**Input:**
This is an optimization exercise on Yosys and OpenROAD, whose aim is small area, not a production implementation. No functional check of the RTL was part of any run shown here. No activity file was given, so power comes from the tool's default toggle rates.

==> flow/design.v, too long to show whole: its modules and the start of the top module <==
// module FIR: 1011 lines
// module fa: 4 lines
// module mx: 3 lines
// module mx1: 3 lines
// module ha: 4 lines
module FIR(
	input				clk,
	input				rst_n,
	input				clk_en,
	input  [15:0]	filter_in,
	output [15:0]	filter_out
);
  // ...
==> flow/run.sh <==
#!/bin/bash
# synth_recipe.tcl (not shown) runs the flow's synth.tcl, then flattens the netlist and writes it again
# the make line also repeats each setting of config.mk as NAME=value (left out here)
make -C /OpenROAD-flow-scripts/flow DESIGN_CONFIG=/design/flow/config.mk WORK_HOME=/design/flow/orfs CLKGATE_MAP_FILE= SYNTH_SCRIPT=/design/flow/synth_recipe.tcl finish
==> flow/config.mk <==
export PLATFORM = sky130hd
export DESIGN_NAME = FIR
export DESIGN_NICKNAME = FIR
export VERILOG_FILES = /design/flow/design.v
export SDC_FILE = /design/flow/constraint.sdc
export NUM_CORES = 4
export LEC_CHECK = 0
export CAP_MARGIN = 20
export CORE_MARGIN = 2
export CORE_UTILIZATION = 40
export SLEW_MARGIN = 20
export SYNTH_HIERARCHICAL = 1
==> flow/constraint.sdc <==
create_clock -name core_clock -period 6.0 [get_ports {clk}]
set_input_delay 1.2000 -clock core_clock [delete_from_list [all_inputs] [get_ports {clk}]]
set_output_delay 1.2000 -clock core_clock [all_outputs]
set_load 0.01 [all_outputs]
==> insert_results.sql, run 1 <==
INSERT INTO impl_metrics (metric_group, metric, value, unit) VALUES
('global_route', 'grt_overflow_total', '0', ''),
('cells_and_area', 'post_route_cells_drive_above_1_share', '6.33', '%'),
('cells_and_area', 'largest_registers', 'R1 (24), R2 (24)', ''),
('cells_and_area', 'postLayoutCoreUtil', '46.0', '%'),
('power', 'max-vdd-ir-drop', '0.224', 'mV'),
('sta', 'period_utilization_post_route', '89.0', '%'),
('cells_and_area', 'num-clock-buffers', '35', ''),
('critical_path', 'critical_path_fanout_max', '8', ''),
('critical_path', 'critical_path.startpoint', 'd5[1]', ''),
('global_route', 'number_of_antenna_violations_at_the_first_check_in_global_routing', '0', ''),
('worst_hold_path', 'worst_hold_startpoint', 'R1[18]', ''),
('cells_and_area', 'nNonClkBuffers', '50', ''),
('clock_network', 'cts_buffer_count', '24', ''),
('placement', 'detailedPlacementHpwl', '25100', 'microns'),
('power', 'powerSeq', '0.00159', 'W'),
('yosys', 'seq_area_frac_synth', '29.5', '%'),
('cells_and_area', 'area_delta_synth_final', '13.1', '%'),
('status', 'status', 'timing/DRC/antenna clean', ''),
('power', 'clockPowerShare', '33.5', '%'),
('sta', 'report.final.hold_viol_count', '0', ''),
('yosys', 'ys.warnings.count', '7', ''),
('cells_and_area', 'top_area_cell_class', 'multi-input combinational cells', ''),
('sta', 'achievable-frequency', '187', 'MHz'),
('sta', 'setup_tns', '0', 'ns'),
('clock_network', 'cts.root.buffer_cell', 'sky130_fd_sc_hd__clkbuf_16', ''),
('yosys', 'synth_mux_area_share', '0.0690', '%'),
('critical_path', 'worstSetupStartpointType', 'flop', ''),
('power', 'p_int', '0.00305', 'W'),
('sta', 'slew_of_the_pin_with_the_lowest_slew_margin', '0.827', 'ns');
==> run 2: changes to the inputs <==
--- a/flow/config.mk
+++ b/flow/config.mk
@@ -9,3 +9,4 @@
 export CORE_MARGIN = 2
-export CORE_UTILIZATION = 40
+export CORE_UTILIZATION = 65
+export GPL_TIMING_DRIVEN = 0
 export SLEW_MARGIN = 20
==> run 2 against run 1 <==
Against the previous run:
- still clean
- first-iteration DRC count decreased by 6.0%
- sequential power about the same
- synthesized cell count unchanged
- die area decreased by 38%
- synthesized area unchanged
- global-route usage increased by 9.8 points
- flip-flop and latch count unchanged
- final cell count decreased by 11%
- critical endpoint unchanged
- largest cell class unchanged
==> insert_results.sql, run 2 <==
INSERT INTO impl_metrics (metric_group, metric, value, unit) VALUES
('worst_hold_path', 'min_path_cells', '1', ''),
('cells_and_area', 'largest_registers', 'R1 (24), R2 (24)', ''),
('yosys', 'synth-main-ff-cell', 'sky130_fd_sc_hd__dfxtp_1', ''),
('sta', 'clock_period_minus_worst_slack', '5.44', 'ns'),
('cells_and_area', 'final_stage_net_count', '1578', ''),
('sta', 'period_utilization_post_route', '90.6', '%'),
('floorplan', 'die_height', '153', 'microns'),
('power', 'p_int', '0.00317', 'W'),
('sta', 'clock-skew-final', '0.0100', 'ns'),
('critical_path', 'worstSetupStartpointType', 'flop', ''),
('yosys', 'synth_cell_types', '58', ''),
('sta', 'achievable-frequency', '184', 'MHz'),
('power', 'switchingPower', '0.00140', 'W'),
('critical_path', 'cp-end-kind', 'flop', ''),
('power', 'p_per_area', '281', 'mW/mm^2'),
('clock_network', 'post-cts-setup-buffers', '0', ''),
('yosys', 'yosysTopAreaCellShare', '30.2', '%'),
('power', 'switching_share', '30.7', '%'),
('sta', 'report.final.hold_viol_count', '0', ''),
('critical_path', 'crit_arrival', '5.84', 'ns'),
('cells_and_area', 'stdcell_area', '0.0163', 'sq mm'),
('clock_network', 'cts_resized', '0', ''),
('yosys', 'post_synth_instance_area', '0.0145', 'sq mm'),
('clock_network', 'clock_tree_from_tritoncts', 'done', ''),
('global_route', 'largest_net_degree_at_the_start_of_global_routing', '137', ''),
('sta', 'timing.slew.headroom', '37.2', '%'),
('global_route', 'grt_use_total', '28.2', '%'),
('placement', 'globalplace.congestion', '0.882', ''),
('sta', 'final_setup_vio_count', '0', ''),
('run', 'max-cap-violations', '0', ''),
('clock_network', 'clock_insertion_delay_at_the_later_pin_of_the_skew_report', '0.52', 'ns'),
('cells_and_area', 'area_delta_synth_final', '12.2', '%'),
('floorplan', 'rows', '54', ''),
('critical_path', 'worst_ep_required_time', '6.40', 'ns'),
('clock_network', 'clock_tree.htree_level_count', '1', ''),
('sta', 'max_slew_violation_count', '0', ''),
('clock_network', 'cts.root.buffer_cell', 'sky130_fd_sc_hd__clkbuf_16', ''),
('status', 'status', 'timing/DRC/antenna clean', ''),
('yosys', 'yosys-top-cells-count', 'sky130_fd_sc_hd__fa_1 (219), sky130_fd_sc_hd__dfxtp_1 (192), sky130_fd_sc_hd__a22o_1 (191)', ''),
('yosys', 'asyncSetResetFlopFracSynth', '8.13', '%'),
('routing', 'num_vias', '9476', ''),
('routing', 'viasPerCell', '6.29', ''),
('global_route', 'number_of_antenna_violations_at_the_first_check_in_global_routing', '0', ''),
('placement', 'placedInstanceArea', '0.0154', 'sq mm'),
('cells_and_area', 'num_antenna_cells', '0', ''),
('clock_network', 'cts_buffer_count', '25', ''),
('worst_hold_path', 'worstHoldPathType', 'flop to flop', ''),
('cells_and_area', 'mostFrequentLayoutCells', 'sky130_fd_sc_hd__fa_1 (219), sky130_fd_sc_hd__dfxtp_1 (192), sky130_fd_sc_hd__a22o_1 (191), sky130_fd_sc_hd__ha_1 (131), sky130_fd_sc_hd__inv_1 (60)', ''),
('critical_path', 'worstRegToRegCells', '14', ''),
('sta', 'grt_setup_unrepaired', 'no', ''),
('yosys', 'ys.warnings.count', '7', ''),
('floorplan', 'placeableCoreArea', '0.0219', 'sq mm'),
('global_route', 'grt_overflow_total', '0', ''),
('power', 'clockPowerShare', '35.1', '%'),
('yosys', 'synthesis.nets', '1510', ''),
('yosys', 'register_bit_total_from_synthesis', '209', ''),
('clock_network', 'cts.reportedPaths.clkPinSlew', '0.06', 'ns'),
('clock_network', 'clock-sinks', '209', ''),
('routing', 'drt_iter0_markers', '488', ''),
('routing', 'detail-route-antenna-nets', '0', ''),
('placement', 'detailedPlacementHpwl', '23600', 'microns'),
('yosys', 'yosys.area.top_type', 'sky130_fd_sc_hd__fa_1', ''),
('yosys', 'synth_most_common_cell', 'sky130_fd_sc_hd__fa_1', ''),
('yosys', 'synth.avg_cell_area', '12.7', 'sq um'),
('yosys', 'synth_top_cells_by_area', 'sky130_fd_sc_hd__fa_1 (30%), sky130_fd_sc_hd__dfxtp_1 (27%), sky130_fd_sc_hd__a22o_1 (12%)', ''),
('power', 'max-vdd-ir-drop', '0.277', 'mV'),
('floorplan', 'top_ports', '35', ''),
('cells_and_area', 'postLayoutCoreUtil', '74.3', '%'),
('floorplan', 'die-area', '0.0235', 'sq mm'),
('floorplan', 'start_util', '66.2', '%'),
('routing', 'drt_pre_antenna_iters', '5', ''),
('power', 'power_leakage', '7.62', 'nW'),
('cells_and_area', 'layout.cells.most_common', 'sky130_fd_sc_hd__fa_1', ''),
('critical_path', 'critical_path_fanout_max', '8', ''),
('power', 'p_comb_share', '30.1', '%'),
('global_route', 'via_count_of_the_first_global_routing_pass', '10475', ''),
('critical_path', 'worst-setup-path-type', 'flop to flop', ''),
('cells_and_area', 'post_route_cells_drive_above_1_share', '5.95', '%'),
('yosys', 'seq_area_frac_synth', '29.5', '%'),
('yosys', 'post_synth_inst_count', '1141', ''),
('routing', 'post-route-drc-count', '0', ''),
('routing', 'postRouteWirelength', '31100', 'microns'),
('sta', 'setup_tns', '0', 'ns'),
('clock_network', 'hold_buffers', '0', ''),
('sta', 'slew_of_the_pin_with_the_lowest_slew_margin', '0.935', 'ns'),
('global_route', 'global_route_wire_length_before_repair', '53000', 'microns'),
('routing', 'wl_per_cell', '20.6', 'microns'),
('clock_network', 'max-clock-path-buffers', '3', ''),
('power', 'seqPwrFrac', '34.7', '%'),
('floorplan', 'die_x', '153', 'microns'),
('yosys', 'count_of_flip_flops_with_a_built_in_enable_after_synthesis', '0', ''),
('placement', 'port_buffers', '34', '');
==> run 2: cell counts after synthesis <==
Identical to the previous run, type by type.
==> run 2: path summary, 6_finish.rpt <==
| check | from | endpoint | slack [ns] |
|---|---|---|---|
| min in group asynchronous | rst_n | out[0] | 1.13 |
| max in group asynchronous | rst_n | out[14] | 4.39 |
| min | R2[20] | R2[20] | 0.47 |
| max reg2reg | d5[1] | R1[17] | 0.56 |
| max | d5[1] | R1[17] | 0.56 |
| min reg2reg | R2[20] | R2[20] | 0.47 |
==> run 2: modules after synthesis, one instance, submodules excluded <==
module / flops+latches / cells / copies in the design / area [sq um]
FIR: 209 / 605 / 1 / 6910
fa: 0 / 1 / 219 / 20.0
ha: 0 / 1 / 109 / 12.5
mx1: 0 / 1 / 17 / 10.0
mx: 0 / 1 / 191 / 8.76
==> run 2: routing by layer <==
metal / share of wire (%) / track usage, % / vias to the layer above
met5: 0 / 0 / -
met4: 3.7 / 9.57 / 0
met3: 3.7 / 3.60 / 63
met2: 51 / 49.7 / 185
met1: 41 / 36.1 / 4852
li1: - / - / 4376
==> run 2: cell type report <==
| cell class | count | area, sq um |
|---|---|---|
| fillers | 1480 | 5620 |
| clock inverters | 9 | 106 |
| inverters | 61 | 236 |
| multi-input cells | 870 | 10000 |
| clock buffers | 36 | 791 |
| flip-flops and latches | 209 | 4270 |
| well taps | 280 | 350 |
| repair buffers | 41 | 513 |
| plain buffers | 1 | 3.75 |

**Exercise:**
Please quote nothing but the lines from the line with "fa: 0 / 1 / 219 / 20.0" through the end of the data above, exactly as written, ends included.

**Completed task:**
fa: 0 / 1 / 219 / 20.0
ha: 0 / 1 / 109 / 12.5
mx1: 0 / 1 / 17 / 10.0
mx: 0 / 1 / 191 / 8.76
==> run 2: routing by layer <==
metal / share of wire (%) / track usage, % / vias to the layer above
met5: 0 / 0 / -
met4: 3.7 / 9.57 / 0
met3: 3.7 / 3.60 / 63
met2: 51 / 49.7 / 185
met1: 41 / 36.1 / 4852
li1: - / - / 4376
==> run 2: cell type report <==
| cell class | count | area, sq um |
|---|---|---|
| fillers | 1480 | 5620 |
| clock inverters | 9 | 106 |
| inverters | 61 | 236 |
| multi-input cells | 870 | 10000 |
| clock buffers | 36 | 791 |
| flip-flops and latches | 209 | 4270 |
| well taps | 280 | 350 |
| repair buffers | 41 | 513 |
| plain buffers | 1 | 3.75 |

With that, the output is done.